In competition with oneself
My own first entry into this battlefield was on the coattails of a past master, the late Horst Gerson (1907-1978). As assistant to Gerson in his contribution to the 350th anniversary of Rembrandt's death in 1969, a monumental book called Rembrandt Paintings, I arranged the catalogue section and wrote capsule texts for each double spread. Under the cover of Gerson's authority, I was able to launch a number of new ideas. For example, I broke up the category ‘self-portraits’, which I mistrusted, inserting the self-portraits into the general rubric ‘Portraits and studies’. My work under Gerson was a high-powered initiation into Rembrandt studies.

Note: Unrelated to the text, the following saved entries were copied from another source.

### src/soc_pkg.sv
package soc_pkg;

   // uart framing
   localparam int CLKS_PER_BIT = 8;
   localparam int UART_W       = 8;
   localparam int FRAME_W      = UART_W + 2;
   localparam int BAUD_CNT_W   = $clog2(CLKS_PER_BIT);
   localparam int BIT_CNT_W    = $clog2(FRAME_W);

   // on-chip byte memory
   localparam int MEM_ADDR_W = 6;
   localparam int MEM_DATA_W = 8;
   localparam int MEM_DEPTH  = 2 ** MEM_ADDR_W;

   // internal reset pulse, in clock cycles
   localparam int RST_START    = 5;
   localparam int RST_DURATION = 10;
   localparam int RST_END      = RST_START + RST_DURATION;
   localparam int RST_CNT_W    = $clog2(RST_END + 1);

   // ascii command and response codes
   localparam logic [UART_W-1:0] CMD_WRITE = 8'h57;
   localparam logic [UART_W-1:0] CMD_READ  = 8'h52;
   localparam logic [UART_W-1:0] RSP_ACK   = 8'h4B;

endpackage

### src/wb_if.sv
`timescale 1ns/1ps

interface wb_if;

   // cycle framing, driven by the master
   logic                          cyc;
   logic                          stb;
   logic                          we;
   logic [soc_pkg::MEM_ADDR_W-1:0] adr;
   logic [soc_pkg::MEM_DATA_W-1:0] dat_w;

   // slave return path
   logic [soc_pkg::MEM_DATA_W-1:0] dat_r;
   logic                          ack;

   modport master (
      output cyc,
      output stb,
      output we,
      output adr,
      output dat_w,
      input  dat_r,
      input  ack
   );

   modport slave (
      input  cyc,
      input  stb,
      input  we,
      input  adr,
      input  dat_w,
      output dat_r,
      output ack
   );

endinterface
### src/cmd_ctrl.sv
`timescale 1ns/1ps

module cmd_ctrl (
   input  logic                        clk_i,
   input  logic                        rst_i,
   input  logic                        rx_valid_i,
   input  logic                        tx_busy_i,
   input  logic [soc_pkg::UART_W-1:0]  rx_data_i,
   output logic                        tx_start_o,
   output logic [soc_pkg::UART_W-1:0]  tx_data_o,
   output logic                        trap_o,
   wb_if.master                        wb
);

   typedef enum logic [2:0] {
      S_CMD,
      S_ADDR,
      S_DATA,
      S_BUS,
      S_RESP,
      S_TRAP
   } state_t;

   state_t                           state_q;
   logic                             we_q;
   logic [soc_pkg::MEM_ADDR_W-1:0]   adr_q;
   logic [soc_pkg::MEM_DATA_W-1:0]   dat_q;
   logic [soc_pkg::UART_W-1:0]       rsp_q;

   // bus request held for the whole classic cycle
   assign wb.cyc   = (state_q == S_BUS);
   assign wb.stb   = (state_q == S_BUS);
   assign wb.we    = we_q;
   assign wb.adr   = adr_q;
   assign wb.dat_w = dat_q;

   assign tx_start_o = (state_q == S_RESP) && !tx_busy_i;
   assign tx_data_o  = rsp_q;
   assign trap_o     = (state_q == S_TRAP);

   always_ff @(posedge clk_i) begin
      if (rst_i) begin
         state_q <= S_CMD;
         we_q    <= 1'b0;
      end else begin
         case (state_q)
            S_CMD: begin
               if (rx_valid_i) begin
                  if (rx_data_i == soc_pkg::CMD_WRITE) begin
                     we_q    <= 1'b1;
                     state_q <= S_ADDR;
                  end else if (rx_data_i == soc_pkg::CMD_READ) begin
                     we_q    <= 1'b0;
                     state_q <= S_ADDR;
                  end else begin
                     state_q <= S_TRAP;
                  end
               end
            end
            S_ADDR:  if (rx_valid_i) state_q <= we_q ? S_DATA : S_BUS;
            S_DATA:  if (rx_valid_i) state_q <= S_BUS;
            S_BUS:   if (wb.ack) state_q <= S_RESP;
            S_RESP:  if (!tx_busy_i) state_q <= S_CMD;
            // only reset leaves the trap
            S_TRAP:  state_q <= S_TRAP;
            default: state_q <= S_CMD;
         endcase
      end
   end

   // operands and response byte
   always_ff @(posedge clk_i) begin
      if ((state_q == S_ADDR) && rx_valid_i) adr_q <= rx_data_i[soc_pkg::MEM_ADDR_W-1:0];
      if ((state_q == S_DATA) && rx_valid_i) dat_q <= rx_data_i;
      if ((state_q == S_BUS) && wb.ack) rsp_q <= we_q ? soc_pkg::RSP_ACK : wb.dat_r;
   end

   a_stb_in_cyc : assert property (
      @(posedge clk_i) disable iff (rst_i) wb.stb |-> wb.cyc
   );

   // request must not move until the slave answers
   a_req_stable : assert property (
      @(posedge clk_i) disable iff (rst_i)
      (wb.stb && !wb.ack) |=> ($stable(wb.adr) && $stable(wb.dat_w))
   );

endmodule

### src/reset_pulse_gen.sv
`timescale 1ns/1ps

module reset_pulse_gen (
   input  logic clk_i,
   input  logic rst_i,
   output logic rst_o
);

   logic [1:0]                       sync_q;
   logic [soc_pkg::RST_CNT_W-1:0]    cnt_q;
   logic                             released;
   logic                             in_window;

   // pin release seen after two flops
   assign released = sync_q[1];

   assign in_window = (cnt_q >= soc_pkg::RST_CNT_W'(soc_pkg::RST_START)) &&
                      (cnt_q <  soc_pkg::RST_CNT_W'(soc_pkg::RST_END));

   always_ff @(posedge clk_i) begin
      if (rst_i) begin
         sync_q <= 2'b00;
         cnt_q  <= '0;
         rst_o  <= 1'b1;
      end else begin
         sync_q <= {sync_q[0], 1'b1};
         // count once past the window, then hold
         if (released && (cnt_q != soc_pkg::RST_CNT_W'(soc_pkg::RST_END))) begin
            cnt_q <= cnt_q + 1'b1;
         end
         rst_o <= in_window;
      end
   end

endmodule

### src/soc_fpga_wrapper.sv
`timescale 1ns/1ps

module soc_fpga_wrapper (
   input  logic clk_i,
   input  logic rst_i,
   input  logic uart_rxd_i,
   output logic uart_txd_o,
   output logic trap_o
);

   logic                        sys_rst;
   logic [soc_pkg::UART_W-1:0]  rx_data;
   logic                        rx_valid;
   logic [soc_pkg::UART_W-1:0]  tx_data;
   logic                        tx_start;
   logic                        tx_busy;

   wb_if wb_bus ();

   // internal reset pulse from the pin
   reset_pulse_gen reset_pulse (
      .clk_i (clk_i),
      .rst_i (rst_i),
      .rst_o (sys_rst)
   );

   uart_rx uart_rx_i (
      .clk_i   (clk_i),
      .rst_i   (sys_rst),
      .rxd_i   (uart_rxd_i),
      .data_o  (rx_data),
      .valid_o (rx_valid)
   );

   uart_tx uart_tx_i (
      .clk_i   (clk_i),
      .rst_i   (sys_rst),
      .start_i (tx_start),
      .data_i  (tx_data),
      .txd_o   (uart_txd_o),
      .busy_o  (tx_busy)
   );

   // command decode and bus master
   cmd_ctrl cmd_ctrl_i (
      .clk_i      (clk_i),
      .rst_i      (sys_rst),
      .rx_valid_i (rx_valid),
      .tx_busy_i  (tx_busy),
      .rx_data_i  (rx_data),
      .tx_start_o (tx_start),
      .tx_data_o  (tx_data),
      .trap_o     (trap_o),
      .wb         (wb_bus.master)
   );

   sram_wb sram_i (
      .clk_i (clk_i),
      .rst_i (sys_rst),
      .wb    (wb_bus.slave)
   );

endmodule

### src/sram_wb.sv
`timescale 1ns/1ps

module sram_wb (
   input  logic clk_i,
   input  logic rst_i,
   wb_if.slave  wb
);

   logic [soc_pkg::MEM_DATA_W-1:0] mem_q [soc_pkg::MEM_DEPTH];
   logic                           req;

   // new request only, so ack lasts one cycle
   assign req = wb.cyc && wb.stb && !wb.ack;

   always_ff @(posedge clk_i) begin
      if (rst_i) begin
         wb.ack <= 1'b0;
      end else begin
         wb.ack <= req;
      end
   end

   // contents survive reset
   always_ff @(posedge clk_i) begin
      if (req) begin
         if (wb.we) mem_q[wb.adr] <= wb.dat_w;
         wb.dat_r <= mem_q[wb.adr];
      end
   end

   a_ack_in_cycle : assert property (
      @(posedge clk_i) disable iff (rst_i) wb.ack |-> (wb.cyc && wb.stb)
   );

endmodule

### src/uart_rx.sv
`timescale 1ns/1ps

module uart_rx (
   input  logic                        clk_i,
   input  logic                        rst_i,
   input  logic                        rxd_i,
   output logic [soc_pkg::UART_W-1:0]  data_o,
   output logic                        valid_o
);

   typedef enum logic [1:0] {RX_IDLE, RX_START, RX_DATA, RX_STOP} rx_state_t;

   rx_state_t                        state_q;
   logic [1:0]                       sync_q;
   logic                             rxd_prev_q;
   logic [soc_pkg::BAUD_CNT_W-1:0]   baud_q;
   logic [soc_pkg::BIT_CNT_W-1:0]    bit_q;
   logic                             rxd_s;
   logic                             bit_mid;

   assign rxd_s   = sync_q[1];
   assign bit_mid = (baud_q == soc_pkg::BAUD_CNT_W'(soc_pkg::CLKS_PER_BIT - 1));

   always_ff @(posedge clk_i) begin
      if (rst_i) begin
         state_q    <= RX_IDLE;
         sync_q     <= 2'b11;
         rxd_prev_q <= 1'b1;
         baud_q     <= '0;
         bit_q      <= '0;
         valid_o    <= 1'b0;
      end else begin
         sync_q     <= {sync_q[0], rxd_i};
         rxd_prev_q <= rxd_s;
         valid_o    <= 1'b0;
         baud_q     <= baud_q + 1'b1;
         case (state_q)
            RX_IDLE: begin
               baud_q <= '0;
               bit_q  <= '0;
               if (rxd_prev_q && !rxd_s) state_q <= RX_START;
            end
            RX_START: begin
               // middle of start bit, reject glitches
               if (baud_q == soc_pkg::BAUD_CNT_W'(soc_pkg::CLKS_PER_BIT / 2 - 1)) begin
                  baud_q  <= '0;
                  state_q <= rxd_s ? RX_IDLE : RX_DATA;
               end
            end
            RX_DATA: begin
               if (bit_mid) begin
                  bit_q <= bit_q + 1'b1;
                  if (bit_q == soc_pkg::BIT_CNT_W'(soc_pkg::UART_W - 1)) state_q <= RX_STOP;
               end
            end
            default: begin
               // framing error drops the byte
               if (bit_mid) begin
                  valid_o <= rxd_s;
                  state_q <= RX_IDLE;
               end
            end
         endcase
      end
   end

   // lsb arrives first
   always_ff @(posedge clk_i) begin
      if ((state_q == RX_DATA) && bit_mid) data_o <= {rxd_s, data_o[soc_pkg::UART_W-1:1]};
   end

endmodule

With the first Big Rembrandt Year since 1969 upon us, I find myself at a more advanced age than Gerson in 1969 out there on my own, without an assistant, writing a book in which I am trying to do justice to Rembrandt's drawings and etchings as well as his paintings, life and milieu. I find myself dependent on, and in competition with, not only the field at large but also myself of thirtyseven years ago. That isn't the worst of it. Halfway back, twenty-two years ago, I wrote a book on Rembrandt's life and paintings that leaned heavily in its attributions on the work of Gerson and the RRP while going far further in its treatment of Rembrandt's life. Leaving attributional uncertainty to these connoisseurs, I set out to synthesise what we know about Rembrandt's life in combination with the accepted paintings. Given the uncertainties regarding the paintings as well as the doubts regarding the adequacy of the documentary coverage, this was like crossing a wild cold river with ice floes as snowshoes. I am convinced that I reached the opposite bank, but not everyone is.
Be that as it may, I am now dependent on and in competition with that book of 1984 as well. This compounds the instability attending Rembrandt studies with imbalances introduced by my own new interests and ideas. Who wants to simply repeat the ideas and examples of others, even if the other is your former self? So I step on my own toes and kick my own shins.
The problem with Rembrandt, once one is resigned to the impossibility of capturing him entire, is how to deal with the Yes and the But. In the biography, too much Yes leads to hero worship, too much But to a misanthropic image of the man that no one is willing to accept. In attributions, too much Yes creates an oeuvre lacking in critical definition, too much But a corpus that eliminates work of high quality for which no other candidate is available.
It is easy to repeat the cliché that the truth lies in the middle, but in this case that will not do. There is no middle-of-the-road consensus concerning attributions, only the overblown, self-contradictory authority of the Rembrandt Research Project on the one hand and some fulminating, helpless critics on the other. Nor is there a biographical Rembrandt image one can fall back on, if only on account of wildly conflicting opinions concerning his role in the incarceration of his mistress Geertge Dircx.
Welcome, then, to the Rembrandt Year 2006. What will it bring us? Will the impossibility of dealing with Rembrandt/‘Rembrandt’ only increase? Or will the aggregate of contributions - more than 60 exhibitions and God knows how many books - finally turn the corner from Yes, But in the direction of But Yes!